Sharp believes this emphasis on the personal is "a really important part of living a more balanced life with your phone." And as social media and internet users increasingly ask questions about that balance, Sharp may be on to something. (After all, a whopping one in five Americans will use Pinterest this month — more than Snapchat.)

Pinner Alejandra Ramos serves up her mixology expertise in her class "That's my jam" on hacking jam cocktails and desserts — with a healthy serving of tequila.Photo by Chiara Sottile/NBC News
Pinterest engineer Kathy Zhou leads colleagues in mixing, kneading, and even tossing pizza dough in her "On the rise" course at Knit Con.Photo by Chiara Sottile/NBC News

In contrast to the fact that Facebook was grilled by lawmakers for not protecting user privacy, Sharp says Pinterest very deliberately gives users control over what they share: "Pinned" items on Pinterest are either public, so everyone can see them, or private, so only the user can. "The idea of giving a user control for a lot of people is 'here's 50 checked boxes for every single--' that's not control for me," says Sharp with a wave of his hand. "Control is: make it simple to help the user get what they really want in the couple of seconds they want to spend on it."

Advocates for the healthier use of media and technology, like Jim Steyer, Founder and CEO of Common Sense Media, say companies ignore new demands from users "at their peril."

"This is a watershed moment. Period. Full stop. The Facebook hearings, the outcry; it is a watershed moment in terms of the public's view on technology," Steyer told NBC News. "I think you will see a change in consumer attitudes towards companies.

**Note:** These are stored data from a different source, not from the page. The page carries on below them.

File: config.mk
export PLATFORM = sky130hd
export DESIGN_NAME = safety_output_ctrl
export DESIGN_NICKNAME = d
export VERILOG_FILES = /design/src/rtl/safety_pkg.sv /design/src/rtl/mute_if.sv /design/src/rtl/safety_output_ctrl.sv /design/src/rtl/muting_seq.sv
export SDC_FILE = /design/constraint.sdc
export NUM_CORES = 1
export LEC_CHECK = 0
export ABC_AREA = 1
export BUFFER_PORTS_ARGS = -buffer_cell sky130_fd_sc_hd__buf_2
export CAP_MARGIN = 10
export CELL_PAD_IN_SITES_DETAIL_PLACEMENT = 1
export CELL_PAD_IN_SITES_GLOBAL_PLACEMENT = 2
export CORE_ASPECT_RATIO = 0.6
export CORE_UTILIZATION = 37
export CTS_CLUSTER_DIAMETER = 200
export DETAILED_ROUTE_END_ITERATION = 16
export HOLD_SLACK_MARGIN = 0.08
export PLACE_DENSITY_LB_ADDON = 0.05
export SETUP_SLACK_MARGIN = 0.5
export SLEW_MARGIN = 30
export SYNTH_ARGS = -nofsm -noshare
export SYNTH_HDL_FRONTEND = slang
export SYNTH_SLANG_ARGS = --single-unit
File: constraint.sdc
create_clock -name CLK -period 2.5 [get_ports CLK]
set_input_delay 0.375 -clock CLK [delete_from_list [all_inputs] [get_ports CLK]]
set_output_delay 0.375 -clock CLK [all_outputs]
set_load 0.03 [all_outputs]
File: src/rtl/safety_pkg.sv
// Package: constants shared by the safety output and muting control logic.
// Assumes a 50 MHz system clock; times are converted to 1 ms tick counts here, and the tick to cycles.
`default_nettype none
package safety_pkg;
   localparam int unsigned CLK_HZ              = 50_000_000;
   localparam int unsigned FEEDBACK_WINDOW_MS  = 500;
   localparam int unsigned MUTE_TIMEOUT_MIN    = 10;
   localparam int unsigned SIMUL_WINDOW_S      = 4;
   localparam int unsigned DROPOUT_MS          = 3000;
   localparam int unsigned DROPOUT_ONE_MS      = 100;
   localparam int unsigned DROPOUT_TWO_MS      = 50;
   localparam int unsigned DROPOUT_FOUR_MS     = 300;
   localparam int unsigned TEST_MAX_MS         = 150;
   localparam int unsigned MS_TICK_CYCLES      = CLK_HZ / 1000;
   localparam int unsigned FEEDBACK_WINDOW_TKS = FEEDBACK_WINDOW_MS;
   localparam int unsigned MUTE_TIMEOUT_TKS    = MUTE_TIMEOUT_MIN * 60 * 1000;
   localparam int unsigned SIMUL_WINDOW_TKS    = SIMUL_WINDOW_S * 1000;
   localparam int unsigned TEST_MAX_TKS        = TEST_MAX_MS;
   localparam int unsigned SCAN_FILTER_DEF     = 3;
   localparam logic        OUT_OFF_RESET       = 1'b0;

   typedef enum logic [2:0] {
      MUTE_IDLE   = 3'b000,
      MUTE_FIRST  = 3'b001,
      MUTE_ACTIVE = 3'b010,
      MUTE_FAULT  = 3'b011
   } mute_state_e;

   function automatic logic [23:0] sat_inc(input logic [23:0] v);
      sat_inc = (v == 24'hFFFFFF) ? v : v + 24'h000001;
   endfunction
endpackage
`default_nettype wire

File: src/rtl/mute_if.sv
// Interface: muting status between the muting sequencer and the output control.
// Assumes both sides share CLK.
`default_nettype none
interface mute_if;
   logic active;
   logic fault;
   logic override;
   modport seq  (output active, output fault, input  override);
   modport ctrl (input  active, input  fault, output override);
endinterface
`default_nettype wire

File: src/rtl/safety_output_ctrl.sv
// Top: safety switch outputs, restart interlock, contactor feedback check,
// scan filter, external test input and muting bridge.
// Assumes all pin inputs are asynchronous to CLK; one scan_done pulse per scan.
//
// Functional notes
// RULE1: Outputs stay off until manual restart.
// RULE2: Compare contactor feedback against output state continuously.
// RULE3: Feedback open while on, 0 V while off.
// RULE4: Allow feedback 500 ms before declaring fault.
// RULE5: Signal output low while on, high off.
// RULE6: Switch off only after consecutive interrupted scans.
// RULE7: External test pulse at most 150 ms.
// RULE8: Muting keeps outputs on despite beam interruption.
// RULE9: Muting starts automatically from both sensors.
// RULE10: Muting indicator on exactly while muting.
// RULE11: Muting ends when timeout exceeded.
// RULE12: Standard muting timeout is 10 minutes.
// RULE13: Restart button resets faults and muting errors.
// RULE14: Second sensor within 4 s of first.
// RULE15: Ignore single sensor dropout up to 3 s.
// RULE16: Short filter variant uses 0.1 s/50 ms.
// RULE17: Both sensors inactive ends muting.
// RULE18: Feedback fault forces off until restart.
// RULE19: Interrupted scan count is a parameter.
`default_nettype none
module safety_output_ctrl #(
   parameter int unsigned SCAN_COUNT  = safety_pkg::SCAN_FILTER_DEF,
   parameter bit          SHORT_FILT  = 1'b0,
   parameter int unsigned TIMEOUT_TKS = safety_pkg::MUTE_TIMEOUT_TKS,
   parameter int unsigned TICK_CYC    = safety_pkg::MS_TICK_CYCLES
) (
   input  wire logic CLK,
   input  wire logic NRST,
   input  wire logic BEAM_CLEAR,
   input  wire logic SCAN_DONE,
   input  wire logic RESTART_INTERLOCK_BTN,
   input  wire logic CONTACTOR_FEEDBACK_MONITOR,
   input  wire logic FIRST_MUTING_SENSOR,
   input  wire logic SECOND_MUTING_SENSOR,
   input  wire logic TEST_IN,
   output logic      SAFETY_SWITCH_OUTPUT,
   output logic      SIGNAL_OUT,
   output logic      MUTING_INDICATOR,
   output logic      RESTART_LOCKED,
   output logic      FEEDBACK_FAULT,
   output logic      TEST_FAULT
);
   // The counters below are 8, 24 and 32 bits wide; refuse values they cannot hold
   if (SCAN_COUNT < 1 || SCAN_COUNT > 255) begin : g_bad_scan
      $error("safety_output_ctrl: SCAN_COUNT out of range");
   end
   if (TICK_CYC < 1) begin : g_bad_tick
      $error("safety_output_ctrl: TICK_CYC out of range");
   end
   if (TIMEOUT_TKS < 1) begin : g_bad_timeout
      $error("safety_output_ctrl: TIMEOUT_TKS out of range");
   end

   // Counts 1 ms ticks while run is high and restarts from zero when it drops
   function automatic logic [23:0] run_count(input logic [23:0] c, input logic run,
                                             input logic tk);
      if (!run)
         run_count = 24'h000000;
      else if (tk)
         run_count = safety_pkg::sat_inc(c);
      else
         run_count = c;
   endfunction

   // Two-flop synchronisers for every pin input
   logic [6:0] s1_reg, s1_next;
   logic [6:0] s2_reg, s2_next;
   always_comb begin
      s1_next = {BEAM_CLEAR, SCAN_DONE, RESTART_INTERLOCK_BTN,
                 CONTACTOR_FEEDBACK_MONITOR, FIRST_MUTING_SENSOR,
                 SECOND_MUTING_SENSOR, TEST_IN};
      s2_next = s1_reg;
   end
   always_ff @(posedge CLK or negedge NRST) begin
      if (!NRST) begin
         s1_reg <= 7'h00;
         s2_reg <= 7'h00;
      end else begin
         s1_reg <= s1_next;
         s2_reg <= s2_next;
      end
   end
   logic beam_ok, scan_s, btn_s, fb_s, ms1_s, ms2_s, test_s;
   assign {beam_ok, scan_s, btn_s, fb_s, ms1_s, ms2_s, test_s} = s2_reg;

   // Edge detect on synchronised scan strobe and button
   logic scan_d_reg, scan_d_next;
   logic btn_d_reg,  btn_d_next;
   logic scan_p,     btn_p;
   assign scan_p = scan_s & ~scan_d_reg;
   assign btn_p  = ~btn_s & btn_d_reg; // Release acts, so a stuck button cannot restart
   always_comb begin
      scan_d_next = scan_s;
      btn_d_next  = btn_s;
   end
   always_ff @(posedge CLK or negedge NRST) begin
      if (!NRST) begin
         scan_d_reg <= 1'b0;
         btn_d_reg  <= 1'b0;
      end else begin
         scan_d_reg <= scan_d_next;
         btn_d_reg  <= btn_d_next;
      end
   end

   // 1 ms tick divider
   logic [31:0] div_reg, div_next;
   logic        tick;
   assign tick = (div_reg == TICK_CYC - 1);
   always_comb begin
      div_next = tick ? 32'h00000000 : div_reg + 32'h00000001;
   end
   always_ff @(posedge CLK or negedge NRST) begin
      if (!NRST) begin
         div_reg <= 32'h00000000;
      end else begin
         div_reg <= div_next;
      end
   end

   // Scan filter; starts tripped so a clear scan is needed before any restart outside muting
   logic [7:0] bad_reg, bad_next;
   logic       beam_trip_reg, beam_trip_next;
   always_comb begin
      bad_next = bad_reg;
      beam_trip_next = beam_trip_reg;
      if (scan_p) begin
         if (beam_ok) begin
            bad_next = 8'h00;
            beam_trip_next = 1'b0;
         end else if (bad_reg >= 8'(SCAN_COUNT - 1)) begin
            beam_trip_next = 1'b1; // RULE6 RULE19
         end else begin
            bad_next = bad_reg + 8'h01; // RULE6
         end
      end
   end
   always_ff @(posedge CLK or negedge NRST) begin
      if (!NRST) begin
         bad_reg       <= 8'h00;
         beam_trip_reg <= 1'b1;
      end else begin
         bad_reg       <= bad_next;
         beam_trip_reg <= beam_trip_next;
      end
   end

   // Muting sequencer
   mute_if mif ();
   muting_seq #(
      .DROP_ONE_MS (SHORT_FILT ? safety_pkg::DROPOUT_ONE_MS : safety_pkg::DROPOUT_MS),
      .DROP_TWO_MS (safety_pkg::DROPOUT_TWO_MS),
      .TIMEOUT_TKS (TIMEOUT_TKS)
   ) u_mute (
      .clk      (CLK),
      .nrst     (NRST),
      .tick     (tick),
      .first_s  (ms1_s),
      .second_s (ms2_s),
      .mif      (mif.seq)
   );

   // Output state, interlock, feedback and test supervision
   logic        on_reg, on_next;
   logic        lock_reg, lock_next;
   logic        fbf_reg, fbf_next;
   logic        tf_reg, tf_next;
   logic [23:0] fbc_reg, fbc_next;
   logic [23:0] tc_reg, tc_next;
   logic        sig_reg, sig_next;
   logic        fb_match, trip;
   logic        fb_clr, tf_clr, mute_clr;

   // Feedback open (high) while on, pulled to 0 V while off
   assign fb_match = (fb_s == on_reg); // RULE2 RULE3
   // A release that clears the last fault also restarts, so one press does both
   assign fb_clr   = btn_p & fb_match; // RULE18 RULE13
   assign tf_clr   = btn_p & ~test_s; // RULE13
   assign mute_clr = mif.override & ~ms1_s & ~ms2_s; // RULE13
   assign trip = (beam_trip_reg & ~mif.active) | (fbf_reg & ~fb_clr) | (tf_reg & ~tf_clr)
               | test_s | (mif.fault & ~mute_clr); // RULE8
   assign mif.override = btn_p & lock_reg; // RULE13

   // Contactor feedback supervision
   always_comb begin
      fbc_next = run_count(fbc_reg, ~fb_match, tick); // RULE4
      fbf_next = fbf_reg;
      if (fb_clr) begin
         fbf_next = 1'b0; // RULE18 RULE13
      end
      // A new mismatch wins over a clear in the same cycle
      if (!fb_match && fbc_reg >= 24'(safety_pkg::FEEDBACK_WINDOW_TKS)) begin
         fbf_next = 1'b1; // RULE2 RULE4
      end
   end
   always_ff @(posedge CLK or negedge NRST) begin
      if (!NRST) begin
         fbc_reg <= 24'h000000;
         fbf_reg <= 1'b0;
      end else begin
         fbc_reg <= fbc_next;
         fbf_reg <= fbf_next;
      end
   end

   // External test supervision
   always_comb begin
      tc_next = run_count(tc_reg, test_s, tick);
      tf_next = tf_reg;
      if (tf_clr) begin
         tf_next = 1'b0; // RULE13
      end
      // Over-long test pulse treated as a wiring fault
      if (test_s && tc_reg >= 24'(safety_pkg::TEST_MAX_TKS)) begin
         tf_next = 1'b1; // RULE7
      end
   end
   always_ff @(posedge CLK or negedge NRST) begin
      if (!NRST) begin
         tc_reg <= 24'h000000;
         tf_reg <= 1'b0;
      end else begin
         tc_reg <= tc_next;
         tf_reg <= tf_next;
      end
   end

   // Switch output and restart interlock
   always_comb begin
      on_next   = on_reg;
      lock_next = lock_reg;
      if (trip) begin
         on_next   = 1'b0; // RULE18
         lock_next = 1'b1; // RULE1
      end else if (lock_reg && btn_p) begin
         lock_next = 1'b0; // RULE1
         on_next   = 1'b1;
      end
   end
   always_ff @(posedge CLK or negedge NRST) begin
      if (!NRST) begin
         on_reg   <= safety_pkg::OUT_OFF_RESET;
         lock_reg <= 1'b1;
      end else begin
         on_reg   <= on_next;
         lock_reg <= lock_next;
      end
   end

   // Signal output from its own flop, updated on the same edge as the switch output
   always_comb begin
      sig_next = ~on_next; // RULE5
   end
   always_ff @(posedge CLK or negedge NRST) begin
      if (!NRST) begin
         sig_reg <= ~safety_pkg::OUT_OFF_RESET;
      end else begin
         sig_reg <= sig_next;
      end
   end

   assign SAFETY_SWITCH_OUTPUT = on_reg;
   assign SIGNAL_OUT           = sig_reg; // RULE5
   assign MUTING_INDICATOR     = mif.active; // RULE10
   assign RESTART_LOCKED       = lock_reg;
   assign FEEDBACK_FAULT       = fbf_reg;
   assign TEST_FAULT           = tf_reg;
endmodule
`default_nettype wire

File: src/rtl/muting_seq.sv
// Timing-controlled two-sensor muting sequencer with dropout filter and timeout.
// Assumes sensor inputs already synchronised and a one-cycle 1 ms tick.
`default_nettype none
module muting_seq #(
   parameter int unsigned DROP_ONE_MS = safety_pkg::DROPOUT_MS,
   parameter int unsigned DROP_TWO_MS = safety_pkg::DROPOUT_TWO_MS,
   parameter int unsigned TIMEOUT_TKS = safety_pkg::MUTE_TIMEOUT_TKS
) (
   input  wire logic clk,
   input  wire logic nrst,
   input  wire logic tick,
   input  wire logic first_s,
   input  wire logic second_s,
   mute_if.seq       mif
);
   // Counters are 24 bits wide; refuse limits that they cannot reach
   if (TIMEOUT_TKS >= 24'hFFFFFF || DROP_ONE_MS == 0 || DROP_TWO_MS == 0) begin : g_bad_param
      $error("muting_seq: parameter out of range");
   end

   safety_pkg::mute_state_e state_reg, state_next;
   logic [23:0] win_reg, win_next;
   logic [23:0] dur_reg, dur_next;
   logic [23:0] drop_reg, drop_next;
   logic        both, none, one;

   assign both = first_s & second_s;
   assign none = ~first_s & ~second_s;
   assign one  = first_s ^ second_s;

   always_comb begin
      state_next = state_reg;
      win_next   = win_reg;
      dur_next   = dur_reg;
      drop_next  = drop_reg;
      case (state_reg)
         safety_pkg::MUTE_IDLE: begin
            win_next = '0;
            dur_next = '0;
            drop_next = '0;
            if (both)
               state_next = safety_pkg::MUTE_ACTIVE; // RULE9
            else if (one)
               state_next = safety_pkg::MUTE_FIRST;
         end
         safety_pkg::MUTE_FIRST: begin
            if (tick)
               win_next = safety_pkg::sat_inc(win_reg);
            if (none)
               state_next = safety_pkg::MUTE_IDLE;
            else if (both && win_reg < 24'(safety_pkg::SIMUL_WINDOW_TKS))
               state_next = safety_pkg::MUTE_ACTIVE; // RULE14
            else if (win_reg >= 24'(safety_pkg::SIMUL_WINDOW_TKS))
               state_next = safety_pkg::MUTE_FAULT; // RULE14
         end
         safety_pkg::MUTE_ACTIVE: begin
            if (tick)
               dur_next = safety_pkg::sat_inc(dur_reg);
            if (!both && tick)
               drop_next = safety_pkg::sat_inc(drop_reg);
            else if (both)
               drop_next = '0; // RULE15
            if (dur_reg >= 24'(TIMEOUT_TKS))
               state_next = safety_pkg::MUTE_FAULT; // RULE11 RULE12
            else if (none && drop_reg >= 24'(DROP_TWO_MS))
               state_next = safety_pkg::MUTE_IDLE; // RULE17 RULE16
            else if (one && drop_reg >= 24'(DROP_ONE_MS))
               state_next = safety_pkg::MUTE_FAULT; // RULE15 RULE16
         end
         safety_pkg::MUTE_FAULT: begin
            // Only the restart button leaves here, and only once sensors are free
            if (mif.override && none)
               state_next = safety_pkg::MUTE_IDLE; // RULE13
         end
         default: state_next = safety_pkg::MUTE_IDLE;
      endcase
   end

   always_ff @(posedge clk or negedge nrst) begin
      if (!nrst) begin
         state_reg <= safety_pkg::MUTE_IDLE;
         win_reg   <= '0;
         dur_reg   <= '0;
         drop_reg  <= '0;
      end else begin
         state_reg <= state_next;
         win_reg   <= win_next;
         dur_reg   <= dur_next;
         drop_reg  <= drop_next;
      end
   end

   assign mif.active = (state_reg == safety_pkg::MUTE_ACTIVE);
   assign mif.fault  = (state_reg == safety_pkg::MUTE_FAULT);
endmodule
`default_nettype wire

But the tech industry is not monolithic," he said, calling it an opportunity for companies to take a stand in support of regulation and also for companies to show how they are different.

"I think you will see a lot of companies trying to show that, and it would be a very good sign. Many of these companies want to separate themselves from Facebook, and existentially see it as a threat to their brand. They want to say, 'We're not the same as them,'" said Steyer, referring to other tech companies generally.

For Pinterest's part, Sharp says the company has no interest in trying to be like Facebook or Twitter. "Pinterest is about the future. It's not about what's happening in the world. It's a very different feel than a lot of the other recommendation services out there."

"I think helping people discover and do things they love, helping people connect with themselves is the most meaningful thing I can be working on in my life right now," said an earnest Sharp from a conference room at Pinterest headquarters. "I personally see that as one of the most important things we can do for people in society. I love that this is the focus of the product we've already built."